Here is the task for the records below: repeat exactly the lines from the one with "conb_1,1,21" to the one with "run 2 against", both included, and nothing else.

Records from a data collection
- - -
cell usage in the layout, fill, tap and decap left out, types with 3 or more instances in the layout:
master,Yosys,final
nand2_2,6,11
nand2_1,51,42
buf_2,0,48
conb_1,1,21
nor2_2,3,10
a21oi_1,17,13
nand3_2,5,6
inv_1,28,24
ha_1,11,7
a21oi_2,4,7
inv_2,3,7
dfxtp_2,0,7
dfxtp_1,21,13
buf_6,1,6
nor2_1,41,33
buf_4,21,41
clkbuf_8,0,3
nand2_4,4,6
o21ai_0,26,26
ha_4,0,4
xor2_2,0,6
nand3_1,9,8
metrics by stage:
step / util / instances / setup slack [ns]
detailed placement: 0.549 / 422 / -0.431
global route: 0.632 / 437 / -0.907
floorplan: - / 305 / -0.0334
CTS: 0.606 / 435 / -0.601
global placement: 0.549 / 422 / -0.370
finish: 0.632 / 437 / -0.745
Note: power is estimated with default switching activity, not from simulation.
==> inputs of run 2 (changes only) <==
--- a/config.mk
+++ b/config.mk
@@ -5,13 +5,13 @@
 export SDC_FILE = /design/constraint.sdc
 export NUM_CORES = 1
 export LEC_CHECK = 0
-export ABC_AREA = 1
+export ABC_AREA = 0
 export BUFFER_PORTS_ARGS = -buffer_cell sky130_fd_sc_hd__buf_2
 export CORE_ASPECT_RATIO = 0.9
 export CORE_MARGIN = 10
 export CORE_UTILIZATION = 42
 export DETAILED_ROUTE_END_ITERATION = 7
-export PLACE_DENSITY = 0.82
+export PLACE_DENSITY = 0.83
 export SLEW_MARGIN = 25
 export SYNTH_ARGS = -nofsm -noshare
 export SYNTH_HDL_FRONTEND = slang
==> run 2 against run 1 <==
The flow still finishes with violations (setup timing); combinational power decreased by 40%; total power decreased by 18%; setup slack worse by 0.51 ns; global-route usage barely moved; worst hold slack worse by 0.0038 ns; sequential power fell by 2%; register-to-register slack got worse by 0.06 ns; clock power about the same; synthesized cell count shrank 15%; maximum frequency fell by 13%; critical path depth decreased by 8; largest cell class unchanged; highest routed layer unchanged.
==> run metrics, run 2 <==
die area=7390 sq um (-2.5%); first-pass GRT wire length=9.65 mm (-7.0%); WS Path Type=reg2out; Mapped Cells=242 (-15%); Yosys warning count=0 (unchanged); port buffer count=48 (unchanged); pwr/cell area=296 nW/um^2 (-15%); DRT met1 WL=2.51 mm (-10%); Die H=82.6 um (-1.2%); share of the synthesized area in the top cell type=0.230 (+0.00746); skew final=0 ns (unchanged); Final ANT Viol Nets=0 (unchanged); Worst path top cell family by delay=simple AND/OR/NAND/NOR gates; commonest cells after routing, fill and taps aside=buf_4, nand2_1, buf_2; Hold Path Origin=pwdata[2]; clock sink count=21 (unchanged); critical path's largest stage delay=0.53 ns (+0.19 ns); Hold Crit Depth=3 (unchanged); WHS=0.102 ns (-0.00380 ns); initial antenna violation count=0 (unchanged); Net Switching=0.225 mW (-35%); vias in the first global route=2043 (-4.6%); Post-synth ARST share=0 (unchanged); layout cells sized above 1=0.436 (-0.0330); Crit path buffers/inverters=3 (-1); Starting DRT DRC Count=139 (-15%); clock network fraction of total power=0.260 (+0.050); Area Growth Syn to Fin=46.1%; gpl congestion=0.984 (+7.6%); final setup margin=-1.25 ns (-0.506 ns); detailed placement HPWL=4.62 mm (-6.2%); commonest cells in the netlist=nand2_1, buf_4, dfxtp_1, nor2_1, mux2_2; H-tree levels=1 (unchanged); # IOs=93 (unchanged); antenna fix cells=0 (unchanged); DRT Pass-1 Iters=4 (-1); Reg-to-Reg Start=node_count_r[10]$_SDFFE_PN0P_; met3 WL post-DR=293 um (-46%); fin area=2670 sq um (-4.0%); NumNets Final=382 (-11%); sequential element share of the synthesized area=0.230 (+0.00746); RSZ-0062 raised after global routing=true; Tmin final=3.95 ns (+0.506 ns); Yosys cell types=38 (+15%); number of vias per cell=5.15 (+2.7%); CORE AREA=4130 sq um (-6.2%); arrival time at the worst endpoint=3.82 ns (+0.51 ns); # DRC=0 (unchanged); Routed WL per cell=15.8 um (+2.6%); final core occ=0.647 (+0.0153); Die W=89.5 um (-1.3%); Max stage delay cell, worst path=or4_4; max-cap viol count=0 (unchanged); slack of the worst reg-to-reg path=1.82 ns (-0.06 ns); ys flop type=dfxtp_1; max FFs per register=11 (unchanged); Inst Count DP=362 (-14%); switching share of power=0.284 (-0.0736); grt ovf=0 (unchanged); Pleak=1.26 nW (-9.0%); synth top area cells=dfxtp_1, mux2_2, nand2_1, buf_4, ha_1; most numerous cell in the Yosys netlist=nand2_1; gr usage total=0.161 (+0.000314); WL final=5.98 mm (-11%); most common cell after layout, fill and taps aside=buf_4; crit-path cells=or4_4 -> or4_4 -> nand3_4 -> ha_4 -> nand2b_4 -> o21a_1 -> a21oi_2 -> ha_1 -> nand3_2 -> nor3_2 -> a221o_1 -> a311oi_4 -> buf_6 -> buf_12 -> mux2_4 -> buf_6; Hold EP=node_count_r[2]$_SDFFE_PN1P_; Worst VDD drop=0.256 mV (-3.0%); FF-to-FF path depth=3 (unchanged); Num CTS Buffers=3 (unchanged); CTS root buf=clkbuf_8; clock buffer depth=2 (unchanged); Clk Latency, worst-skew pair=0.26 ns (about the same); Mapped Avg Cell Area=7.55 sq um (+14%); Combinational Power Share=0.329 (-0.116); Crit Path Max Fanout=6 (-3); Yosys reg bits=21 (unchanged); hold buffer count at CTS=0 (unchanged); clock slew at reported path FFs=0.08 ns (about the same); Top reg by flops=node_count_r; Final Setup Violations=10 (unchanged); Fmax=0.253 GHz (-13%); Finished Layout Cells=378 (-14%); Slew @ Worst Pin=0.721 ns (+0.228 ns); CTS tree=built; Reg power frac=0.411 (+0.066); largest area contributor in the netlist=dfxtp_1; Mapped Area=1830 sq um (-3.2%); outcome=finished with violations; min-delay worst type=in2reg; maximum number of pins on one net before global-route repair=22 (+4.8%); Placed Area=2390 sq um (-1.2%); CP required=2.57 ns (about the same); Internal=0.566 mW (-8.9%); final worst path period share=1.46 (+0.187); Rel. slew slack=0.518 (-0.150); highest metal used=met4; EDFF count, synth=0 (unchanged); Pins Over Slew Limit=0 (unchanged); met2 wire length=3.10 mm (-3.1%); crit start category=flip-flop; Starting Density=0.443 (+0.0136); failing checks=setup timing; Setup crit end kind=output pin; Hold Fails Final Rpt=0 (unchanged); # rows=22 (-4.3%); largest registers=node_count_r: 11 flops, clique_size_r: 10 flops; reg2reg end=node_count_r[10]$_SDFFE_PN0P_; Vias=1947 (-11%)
File: config.mk
export PLATFORM = sky130hd
export DESIGN_NAME = tpc_front
export DESIGN_NICKNAME = d
export VERILOG_FILES = /design/src/design/tpc_pkg.sv /design/src/design/tpc_front.sv
export SDC_FILE = /design/constraint.sdc
export NUM_CORES = 1
export LEC_CHECK = 0
export BUFFER_PORTS_ARGS = -buffer_cell sky130_fd_sc_hd__buf_2
export CAP_MARGIN = 20
export CORE_MARGIN = 2
export CORE_UTILIZATION = 45
export DETAILED_ROUTE_END_ITERATION = 8
export PLACE_DENSITY_LB_ADDON = 0.12
export SYNTH_ARGS = -nofsm -noshare
export SYNTH_HDL_FRONTEND = slang
export SYNTH_SLANG_ARGS = --single-unit
File: constraint.sdc
create_clock -name i_clk -period 4.4 [get_ports i_clk]
set_clock_uncertainty 0.15 [all_clocks]
set_input_delay 0.44 -clock i_clk [delete_from_list [all_inputs] [get_ports i_clk]]
set_output_delay 0.44 -clock i_clk [all_outputs]
set_load 0.005 [all_outputs]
- - -
Output for this task:
conb_1,1,21
nor2_2,3,10
a21oi_1,17,13
nand3_2,5,6
inv_1,28,24
ha_1,11,7
a21oi_2,4,7
inv_2,3,7
dfxtp_2,0,7
dfxtp_1,21,13
buf_6,1,6
nor2_1,41,33
buf_4,21,41
clkbuf_8,0,3
nand2_4,4,6
o21ai_0,26,26
ha_4,0,4
xor2_2,0,6
nand3_1,9,8
metrics by stage:
step / util / instances / setup slack [ns]
detailed placement: 0.549 / 422 / -0.431
global route: 0.632 / 437 / -0.907
floorplan: - / 305 / -0.0334
CTS: 0.606 / 435 / -0.601
global placement: 0.549 / 422 / -0.370
finish: 0.632 / 437 / -0.745
Note: power is estimated with default switching activity, not from simulation.
==> inputs of run 2 (changes only) <==
--- a/config.mk
+++ b/config.mk
@@ -5,13 +5,13 @@
 export SDC_FILE = /design/constraint.sdc
 export NUM_CORES = 1
 export LEC_CHECK = 0
-export ABC_AREA = 1
+export ABC_AREA = 0
 export BUFFER_PORTS_ARGS = -buffer_cell sky130_fd_sc_hd__buf_2
 export CORE_ASPECT_RATIO = 0.9
 export CORE_MARGIN = 10
 export CORE_UTILIZATION = 42
 export DETAILED_ROUTE_END_ITERATION = 7
-export PLACE_DENSITY = 0.82
+export PLACE_DENSITY = 0.83
 export SLEW_MARGIN = 25
 export SYNTH_ARGS = -nofsm -noshare
 export SYNTH_HDL_FRONTEND = slang
==> run 2 against run 1 <==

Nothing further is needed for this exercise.